### WORK INSTRUCTIONS
Look for the word "timing" in the entries and copy every line where it shows up.

### RECORDS PROVIDED

What follows belongs to an exercise in optimizing a design on an open flow for small area; a production flow would make more cautious choices. The RTL was checked by simulation tests, not by an equivalence proof against the original design. Power is estimated from default activity; no workload was simulated.

==> flow/design.v (outline; a module is shown in full before it is edited, if it fits) <==
// module fir_fa: 4 lines
// module fir_ha: 4 lines
// module fir: 881 lines
module fir #(parameter DWIDTH = 16)
(
  input clk,
  input rstn,
  input signed [DWIDTH-1:0] i_data,
  output signed [(2*DWIDTH)-1:0] o_data
);
  // ...
==> flow/flow/run.sh <==
#!/bin/bash
set -euo pipefail
cd "$(dirname "$0")/.."
export CTS_ARGS="-sink_clustering_enable -repair_clock_nets -dont_use_dummy_load -sink_clustering_size 10 -sink_clustering_max_diameter 50 -buf_list {sky130_fd_sc_hd__clkbuf_4}"
export BUFFER_PORTS_ARGS="-buffer_cell sky130_fd_sc_hd__buf_1"
bash standard.sh > flow_make.log 2>&1
==> flow/standard.sh <==
#!/bin/bash
# synth_recipe.tcl (not shown) runs the flow's synth.tcl, then flattens the netlist and writes it again
# the make line also repeats each setting of config.mk as NAME=value (left out here)
make -C /OpenROAD-flow-scripts/flow DESIGN_CONFIG=/design/flow/config.mk WORK_HOME=/design/flow/orfs CLKGATE_MAP_FILE= SYNTH_SCRIPT=/design/flow/synth_recipe.tcl "${@:-finish}"
==> flow/config.mk <==
export PLATFORM = sky130hd
export DESIGN_NAME = fir
export DESIGN_NICKNAME = fir
export VERILOG_FILES = /design/flow/design.v
export SDC_FILE = /design/flow/constraint.sdc
export NUM_CORES = 4
export LEC_CHECK = 0
export CAP_MARGIN = 20
export CORE_MARGIN = 2
export CORE_UTILIZATION = 40
export SLEW_MARGIN = 20
export SYNTH_HIERARCHICAL = 1
export SYNTH_MINIMUM_KEEP_SIZE = 0
==> flow/constraint.sdc <==
create_clock -name core_clock -period 8.0 [get_ports {clk}]
set_input_delay 1.6000 -clock core_clock [delete_from_list [all_inputs] [get_ports {clk}]]
set_output_delay 1.6000 -clock core_clock [all_outputs]
set_load 0.01 [all_outputs]
==> flow_results.xml, run 1 <==
<?xml version="1.0" encoding="UTF-8"?>
<metrics>
  <group name="synthesis">
    <metric name="synthesis.yosys.warnings" unit="">8</metric>
    <metric name="postSynthNetCount" unit="">1614</metric>
    <metric name="post_synth_inst_count" unit="">1244</metric>
    <metric name="synth.avg_cell_area" unit="sq um">15.7</metric>
    <metric name="synth.lib_cells_used.distinct" unit="">29</metric>
    <metric name="netlist_area" unit="sq mm">0.0195</metric>
  </group>
  <group name="detailed_routing">
    <metric name="met2RoutedLength" unit="microns">16400</metric>
    <metric name="ant_nets" unit="">0</metric>
    <metric name="routedWlPerCell" unit="microns">17.4</metric>
    <metric name="routed_wirelength" unit="microns">34600</metric>
  </group>
  <group name="place">
    <metric name="numPlacedInstances" unit="">1909</metric>
    <metric name="post_dp_cell_area" unit="sq mm">0.0205</metric>
  </group>
  <group name="timing">
    <metric name="setup_total_negative_slack" unit="ps">0</metric>
    <metric name="setup_repair_after_global_routing_missed_its_margin" unit="">false</metric>
  </group>
  <group name="grt">
    <metric name="grt_overflow" unit="">0</metric>
    <metric name="grt.busiest_layer" unit="">met2</metric>
    <metric name="grt_start_max_net_pins" unit="">29</metric>
  </group>
  <group name="critical_path">
    <metric name="cp_top_family" unit="">adder cells</metric>
    <metric name="cp_data_arrival_time" unit="ps">8330</metric>
  </group>
  <group name="run_status">
    <metric name="status" unit="">finished clean</metric>
  </group>
  <group name="layout">
    <metric name="final.fill_count" unit="">4371</metric>
    <metric name="finish.net_count" unit="">1729</metric>
  </group>
  <group name="clocking">
    <metric name="max-clock-path-buffers" unit="">3</metric>
    <metric name="tritoncts" unit="">done</metric>
  </group>
  <group name="power_and_ir_drop">
    <metric name="clockNetworkPower" unit="mW">1.23</metric>
  </group>
  <group name="floorplanning">
    <metric name="die_width" unit="microns">225</metric>
  </group>
</metrics>
==> run 2, diff against run 1 <==
--- a/flow/design.v
+++ b/flow/design.v
@@ -15,42 +15,42 @@
   input signed [DWIDTH-1:0] i_data,
   output signed [(2*DWIDTH)-1:0] o_data
 );
 reg [15:0] d [0:26];
 reg [4:0] cnt;       
 reg [31:0] acc;
 integer m;
 always @(posedge clk) begin
-  d[0] <= i_data;
+  d[0] <= ~i_data;
   for (m = 1; m < 27; m = m + 1) d[m] <= d[m-1];
 end
 always @(posedge clk) begin
   if (!rstn)          cnt <= 5'd0;
   else if (cnt != 28) cnt <= cnt + 5'd1;
 end
-reg v14, v15, v17, v19, v21, v23, v25, v27;
+reg n14, n15, n17, n19, n21, n23, n25, n27;
 always @(posedge clk) begin
-  v14 <= rstn && cnt >= 5'd13;
-  v15 <= rstn && cnt >= 5'd14;
-  v17 <= rstn && cnt >= 5'd16;
-  v19 <= rstn && cnt >= 5'd18;
-  v21 <= rstn && cnt >= 5'd20;
-  v23 <= rstn && cnt >= 5'd22;
-  v25 <= rstn && cnt >= 5'd24;
-  v27 <= rstn && cnt >= 5'd26;
+  n14 <= !(rstn && cnt >= 5'd13);
+  n15 <= !(rstn && cnt >= 5'd14);
+  n17 <= !(rstn && cnt >= 5'd16);
+  n19 <= !(rstn && cnt >= 5'd18);
+  n21 <= !(rstn && cnt >= 5'd20);
+  n23 <= !(rstn && cnt >= 5'd22);
+  n25 <= !(rstn && cnt >= 5'd24);
+  n27 <= !(rstn && cnt >= 5'd26);
 end
-wire [15:0] u0 = d[12];
-wire [15:0] u2 = (d[14] & {16{v15}});
-wire [15:0] u4 = (d[16] & {16{v17}});
-wire [15:0] u6 = (d[18] & {16{v19}});
-wire [15:0] u8 = (d[20] & {16{v21}});
-wire [15:0] u10 = (d[22] & {16{v23}});
-wire [15:0] u12 = (d[24] & {16{v25}});
-wire [15:0] u14 = (d[26] & {16{v27}});
+wire [15:0] u0 = ~d[12];
+wire [15:0] u2 = ~(d[14] | {16{n15}});
+wire [15:0] u4 = ~(d[16] | {16{n17}});
+wire [15:0] u6 = ~(d[18] | {16{n19}});
+wire [15:0] u8 = ~(d[20] | {16{n21}});
+wire [15:0] u10 = ~(d[22] | {16{n23}});
+wire [15:0] u12 = ~(d[24] | {16{n25}});
+wire [15:0] u14 = ~(d[26] | {16{n27}});
 wire a_n1 = ~u0[15];
 wire a_n2 = ~u14[15];
 wire a_s3, a_c4;
 fir_ha u_a_s3 (.a(u0[0]), .b(u14[0]), .s(a_s3), .co(a_c4));
 wire a_s5, a_c6;
 fir_fa u_a_s5 (.a(u0[1]), .b(u14[1]), .c(a_c4), .s(a_s5), .co(a_c6));
 wire a_s7, a_c8;
 fir_fa u_a_s7 (.a(u0[2]), .b(u14[2]), .c(a_c6), .s(a_s7), .co(a_c8));
@@ -350,17 +350,17 @@
 reg [19:0] x4;
 reg [20:0] x6;
 always @(posedge clk) begin
   x0 <= {a_c81, a_s88, a_s86, a_s84, a_s82, a_s80, a_s78, a_s76, a_s74, a_s72, a_s70, a_s68, a_s66, a_s64, a_s62, a_s60, a_s58, a_s56, a_s54, a_s52, a_s3};
   x2 <= {a_c152, a_n159, a_s157, a_s155, a_s153, a_s151, a_s149, a_s147, a_s145, a_s143, a_s141, a_s139, a_s137, a_s135, a_s133, a_s131, a_s129, a_s127, a_s125, a_s94, a_s92};
   x4 <= {a_c224, a_n229, a_s227, a_s225, a_s223, a_s221, a_s219, a_s217, a_s215, a_s213, a_s211, a_s209, a_s207, a_s205, a_s203, a_s201, a_s199, a_s197, a_s195, a_s162};
   x6 <= {a_c292, a_n299, a_s297, a_s295, a_s293, a_s291, a_s289, a_s287, a_s285, a_s283, a_s281, a_s279, a_s277, a_s275, a_s273, a_s271, a_s269, a_s267, a_s265, a_s234, a_s232};
 end
-wire [15:0] t7 = d[20] & {16{v21}};
+wire [15:0] t7 = ~(d[20] | {16{n21}});
 wire b_n1 = ~x0[19];
 wire b_n2 = ~x0[0];
 wire b_n3 = ~x0[1];
 wire b_n4 = ~x0[2];
 wire b_n5 = ~x0[3];
 wire b_n6 = ~x0[4];
 wire b_n7 = ~x0[5];
 wire b_n8 = ~x0[6];
@@ -881,11 +881,11 @@
 wire b_z523 = b_s447 ^ b_g504;
 wire b_z524 = b_s449 ^ b_g486;
 wire b_z525 = b_s389 ^ b_g506;
 wire b_z526 = b_s397 ^ b_g492;
 wire b_z527 = b_s403 ^ b_g508;
 wire b_z528 = b_s407 ^ b_g484;
 wire b_z529 = b_s451 ^ b_g510;
 wire [31:0] sum = {b_z529, b_z528, b_z527, b_z526, b_z525, b_z524, b_z523, b_z522, b_z521, b_z520, b_z519, b_z518, b_z517, b_z516, b_z515, b_z514, b_z513, b_z512, b_s435, b_s433, b_s431, b_s429, b_s427, b_s425, b_s423, b_s421, b_s419, b_s417, b_s415, b_s413, b_s411, b_s409};
-always @(posedge clk) acc <= sum & {32{rstn && v14}};
+always @(posedge clk) acc <= sum & {32{rstn && !n14}};
 assign o_data = acc;
 endmodule
==> flow_results.xml, run 2 <==
<?xml version="1.0" encoding="UTF-8"?>
<metrics>
  <group name="critical_path">
    <metric name="path_buf_inv" unit="">2</metric>
    <metric name="setup.worst_path.class" unit="">flip-flop to flip-flop</metric>
    <metric name="worst_path_max_delay_cell" unit="">sky130_fd_sc_hd__dfxtp_1</metric>
    <metric name="worst_path_most_repeated_cell" unit="">sky130_fd_sc_hd__fa_1</metric>
    <metric name="cp_data_arrival_time" unit="ps">8320</metric>
    <metric name="timing.reg2reg.setup_slack" unit="ps">310</metric>
    <metric name="cp-end-kind" unit="">flip-flop</metric>
    <metric name="worst_stage_delay_on_the_critical_path" unit="ps">650</metric>
    <metric name="critical_path_required" unit="ps">8630</metric>
    <metric name="crit_path_max_fanout" unit="">16</metric>
    <metric name="crit_chain" unit="">nor2_1, ha_1, fa_1, fa_1, fa_1, fa_1, fa_1, fa_1, fa_1, fa_1, fa_1, fa_1, fa_1, fa_1, fa_1, fa_1, fa_1, inv_1, ha_1, ha_1, inv_1, ha_1</metric>
    <metric name="cp_top_family" unit="">adder cells</metric>
    <metric name="critical_path.startpoint_type" unit="">flip-flop</metric>
  </group>
  <group name="floorplanning">
    <metric name="floorplan.io_pins" unit="">50</metric>
    <metric name="die_width" unit="microns">225</metric>
    <metric name="num_rows" unit="">80</metric>
    <metric name="die_height" unit="microns">225</metric>
    <metric name="start_util" unit="">0.406</metric>
    <metric name="core-area" unit="sq mm">0.0479</metric>
    <metric name="die_area" unit="sq mm">0.0505</metric>
  </group>
  <group name="place">
    <metric name="finalWeightedCongestion" unit="">0.860</metric>
    <metric name="detailedPlace.worstSlack" unit="ps">343</metric>
    <metric name="post_dp_cell_area" unit="sq mm">0.0204</metric>
    <metric name="dp_hpwl" unit="microns">28300</metric>
    <metric name="numPlacedInstances" unit="">1927</metric>
    <metric name="io_buffers" unit="">49</metric>
  </group>
  <group name="synthesis">
    <metric name="most_used_flip_flop_cell_after_synthesis" unit="">sky130_fd_sc_hd__dfxtp_1</metric>
    <metric name="synthesis.yosys.warnings" unit="">8</metric>
    <metric name="synth_seq_area_share" unit="">0.575</metric>
    <metric name="postSynthNetCount" unit="">1641</metric>
    <metric name="synth.avg_cell_area" unit="sq um">15.3</metric>
    <metric name="ys_top_cells_by_count" unit="">sky130_fd_sc_hd__dfxtp_1 (560), sky130_fd_sc_hd__fa_1 (296), sky130_fd_sc_hd__inv_1 (137)</metric>
    <metric name="synth_area_leader_cell" unit="">sky130_fd_sc_hd__dfxtp_1</metric>
    <metric name="netlist_area" unit="sq mm">0.0195</metric>
    <metric name="synthMostInstantiatedCell" unit="">sky130_fd_sc_hd__dfxtp_1</metric>
    <metric name="postSynthRegisterBits" unit="">560</metric>
    <metric name="synth.lib_cells_used.distinct" unit="">36</metric>
    <metric name="asyncSetResetFlopFracSynth" unit="">0</metric>
    <metric name="synth-edff-count" unit="">0</metric>
    <metric name="synth_top_area_share" unit="">0.575</metric>
    <metric name="post_synth_inst_count" unit="">1271</metric>
    <metric name="top_cells_by_area_synth" unit="">sky130_fd_sc_hd__dfxtp_1 (58%), sky130_fd_sc_hd__fa_1 (30%), sky130_fd_sc_hd__ha_1 (3.6%), sky130_fd_sc_hd__inv_1 (2.6%), sky130_fd_sc_hd__nor2_1 (2.4%)</metric>
  </group>
  <group name="flow_run">
    <metric name="maxCapViolations" unit="">0</metric>
  </group>
  <group name="clocking">
    <metric name="cts_buffers" unit="">68</metric>
    <metric name="hold_buffers" unit="">0</metric>
    <metric name="clkLatencyLatePin" unit="ps">780</metric>
    <metric name="tritoncts" unit="">done</metric>
    <metric name="postCtsSetupBuffers" unit="">0</metric>
    <metric name="clkSlewWorstSetupHoldPaths" unit="ps">100</metric>
    <metric name="max-clock-path-buffers" unit="">3</metric>
    <metric name="h-tree-depth" unit="">3</metric>
    <metric name="ctsResizeCount" unit="">0</metric>
    <metric name="cts_root_buf" unit="">sky130_fd_sc_hd__clkbuf_4</metric>
    <metric name="tritoncts_num_sinks" unit="">560</metric>
  </group>
  <group name="detailed_routing">
    <metric name="ant_nets" unit="">0</metric>
    <metric name="drc_errors_left" unit="">0</metric>
    <metric name="wl_met3" unit="microns">1630</metric>
    <metric name="routed_wirelength" unit="microns">34500</metric>
    <metric name="routedWlPerCell" unit="microns">17.2</metric>
    <metric name="met2RoutedLength" unit="microns">15800</metric>
    <metric name="detailedRoute.firstIterationViolations" unit="">367</metric>
    <metric name="route.detailed.vias_per_inst" unit="">4.33</metric>
    <metric name="dr.pass1.iters" unit="">4</metric>
    <metric name="wl_met1" unit="microns">16100</metric>
    <metric name="num_vias" unit="">8652</metric>
    <metric name="top_signal_layer_used" unit="">met4</metric>
  </group>
  <group name="layout">
    <metric name="fin_cells" unit="">2000</metric>
    <metric name="mostFrequentLayoutCell" unit="">sky130_fd_sc_hd__dfxtp_1</metric>
    <metric name="largest_reg_flops" unit="">432</metric>
    <metric name="max_flop_register" unit="">d</metric>
    <metric name="layout.cell_area.non_filler" unit="sq mm">0.0209</metric>
    <metric name="fraction_of_the_core_area_covered_by_cells_at_the_end_of_the_flow" unit="">0.437</metric>
    <metric name="finish.net_count" unit="">1752</metric>
    <metric name="layout-drive-gt1-share" unit="">0.0739</metric>
    <metric name="final_cell_mix" unit="">sky130_fd_sc_hd__dfxtp_1 (560), sky130_fd_sc_hd__fa_1 (296), sky130_fd_sc_hd__inv_1 (137)</metric>
    <metric name="final.fill_count" unit="">4351</metric>
    <metric name="multi_input_comb_area" unit="sq mm">0.00768</metric>
    <metric name="area_delta_synth_final" unit="%">7.44</metric>
    <metric name="largest_registers" unit="">d x432, acc x32</metric>
    <metric name="reg_area" unit="sq mm">0.0112</metric>
  </group>
  <group name="timing">
    <metric name="setup_repair_after_global_routing_missed_its_margin" unit="">false</metric>
    <metric name="worst_slew_pin_slew" unit="ps">576</metric>
    <metric name="timing.fmax" unit="MHz">130</metric>
    <metric name="finClkSkew" unit="ps">63.7</metric>
    <metric name="layout_worst_path_cycle_share" unit="">0.962</metric>
    <metric name="setup_viol_count_final" unit="">0</metric>
    <metric name="setup_total_negative_slack" unit="ps">0</metric>
    <metric name="finalHoldViolCount" unit="">0</metric>
    <metric name="headroom_to_the_max_slew_limit" unit="">0.616</metric>
    <metric name="layout_min_cycle_time" unit="ps">7690</metric>
    <metric name="slew_violations" unit="">0</metric>
    <metric name="setup_slack" unit="ps">307</metric>
  </group>
  <group name="grt">
    <metric name="grt_pass1_wl" unit="microns">54100</metric>
    <metric name="grt_start_max_net_pins" unit="">25</metric>
    <metric name="grt_overflow" unit="">0</metric>
    <metric name="grt_antenna_before_repair" unit="">2</metric>
    <metric name="grtUsageTotal" unit="">0.147</metric>
    <metric name="grt_pass1_vias" unit="">9596</metric>
  </group>
  <group name="run_status">
    <metric name="status" unit="">finished clean</metric>
  </group>
  <group name="power_and_ir_drop">
    <metric name="worst_ir_drop_vdd" unit="uV">106</metric>
    <metric name="p_per_area" unit="mW/mm^2">235</metric>
    <metric name="total_leakage_power" unit="nW">9.50</metric>
  </group>
  <group name="worst_hold_path">
    <metric name="worstHoldPathType" unit="">flip-flop to flip-flop</metric>
  </group>
</metrics>
==> run 2: changes by cell type after synthesis, moves of 11 or more <==
cell | before | now
sky130_fd_sc_hd__nor2_1 | 20 | 122
sky130_fd_sc_hd__and2_1 | 105 | 7
sky130_fd_sc_hd__inv_1 | 112 | 137
sky130_fd_sc_hd__and3_1 | 25 | 2
sky130_fd_sc_hd__and2_2 | 0 | 17
sky130_fd_sc_hd__nand2_1 | 14 | 3
==> run 2: worst paths after layout <==
| kind | from | depth (start not counted) | to |
|---|---|---|---|
| worst max register to register | n15 | 22 | x2[18] |
| worst max-delay path | n15 | 22 | x2[18] |
| worst min-delay path | d[1][2] | 0 | d[2][2] |
| worst min register to register | d[1][2] | 0 | d[2][2] |
==> run 2: per-layer routing <==
metal | up-vias | track usage
li1 | 4045 | -
met1 | 4354 | 0.197
met2 | 181 | 0.232
met3 | 72 | 0.0370
met4 | 0 | 0.0532
met5 | - | 0
==> run 2: logic make-up after synthesis <==
logic type	count (synthesis)	synth area share
flip-flops	560	0.575
adder cells (fa/ha/maj)	352	0.340
AND/OR/NAND/NOR	169	0.0396
buffers and inverters	152	0.0303
AO/OA/AOI/OAI	26	0.00906
XOR/XNOR	11	0.00494
multiplexers	1	0.000514
==> run 2: power breakdown <==
group	switching (mW)	total, mW	internal (mW)
registers	0.0687	2.99	2.92
clock network	0.808	1.20	0.393
logic	0.382	0.731	0.349
==> run 2: through the flow <==
step | power, mW | hold WS (ps)
3_5_place_dp | 3.80 | 312
2_1_floorplan | 3.59 | 310
3_3_place_gp | 3.77 | 310
5_1_grt | 5.27 | 263
4_1_cts | 5.03 | 269
6_report | 4.92 | 271
==> run 2: Yosys stat by module (local to each module, per instance) <==
module / times used / flip-flops and latches / area [sq um] / cells inside
fir_fa: 296 / 0 / 20.0 / 1
fir: 1 / 560 / 13200 / 949
fir_ha: 26 / 0 / 12.5 / 1
==> run 2: final cells by class <==
class / instances / share of cell area
multi-input combinational: 559 / 0.367
timing repair buffer: 55 / 0.0109
sequential: 560 / 0.536
inverter: 138 / 0.0247
tap: 615 / 0.0368
clock buffer: 68 / 0.0244
antenna: 5 / 0.000598
==> run 2: worst reg2reg max path, stage by stage (launching register included) <==
cell and delay, ps:
sky130_fd_sc_hd__dfxtp_1 650, sky130_fd_sc_hd__nor2_1 110, sky130_fd_sc_hd__ha_1 230, sky130_fd_sc_hd__fa_1 390
sky130_fd_sc_hd__fa_1 390, sky130_fd_sc_hd__fa_1 390, sky130_fd_sc_hd__fa_1 390, sky130_fd_sc_hd__fa_1 390
sky130_fd_sc_hd__fa_1 390, sky130_fd_sc_hd__fa_1 400, sky130_fd_sc_hd__fa_1 390, sky130_fd_sc_hd__fa_1 390
sky130_fd_sc_hd__fa_1 400, sky130_fd_sc_hd__fa_1 400, sky130_fd_sc_hd__fa_1 410, sky130_fd_sc_hd__fa_1 400
sky130_fd_sc_hd__fa_1 390, sky130_fd_sc_hd__fa_1 400, sky130_fd_sc_hd__inv_1 70, sky130_fd_sc_hd__ha_1 150
sky130_fd_sc_hd__ha_1 150, sky130_fd_sc_hd__inv_1 40, sky130_fd_sc_hd__ha_1 260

### TASK OUTPUT
  <group name="timing">
    <metric name="timing.reg2reg.setup_slack" unit="ps">310</metric>
  <group name="timing">
    <metric name="timing.fmax" unit="MHz">130</metric>
timing repair buffer: 55 / 0.0109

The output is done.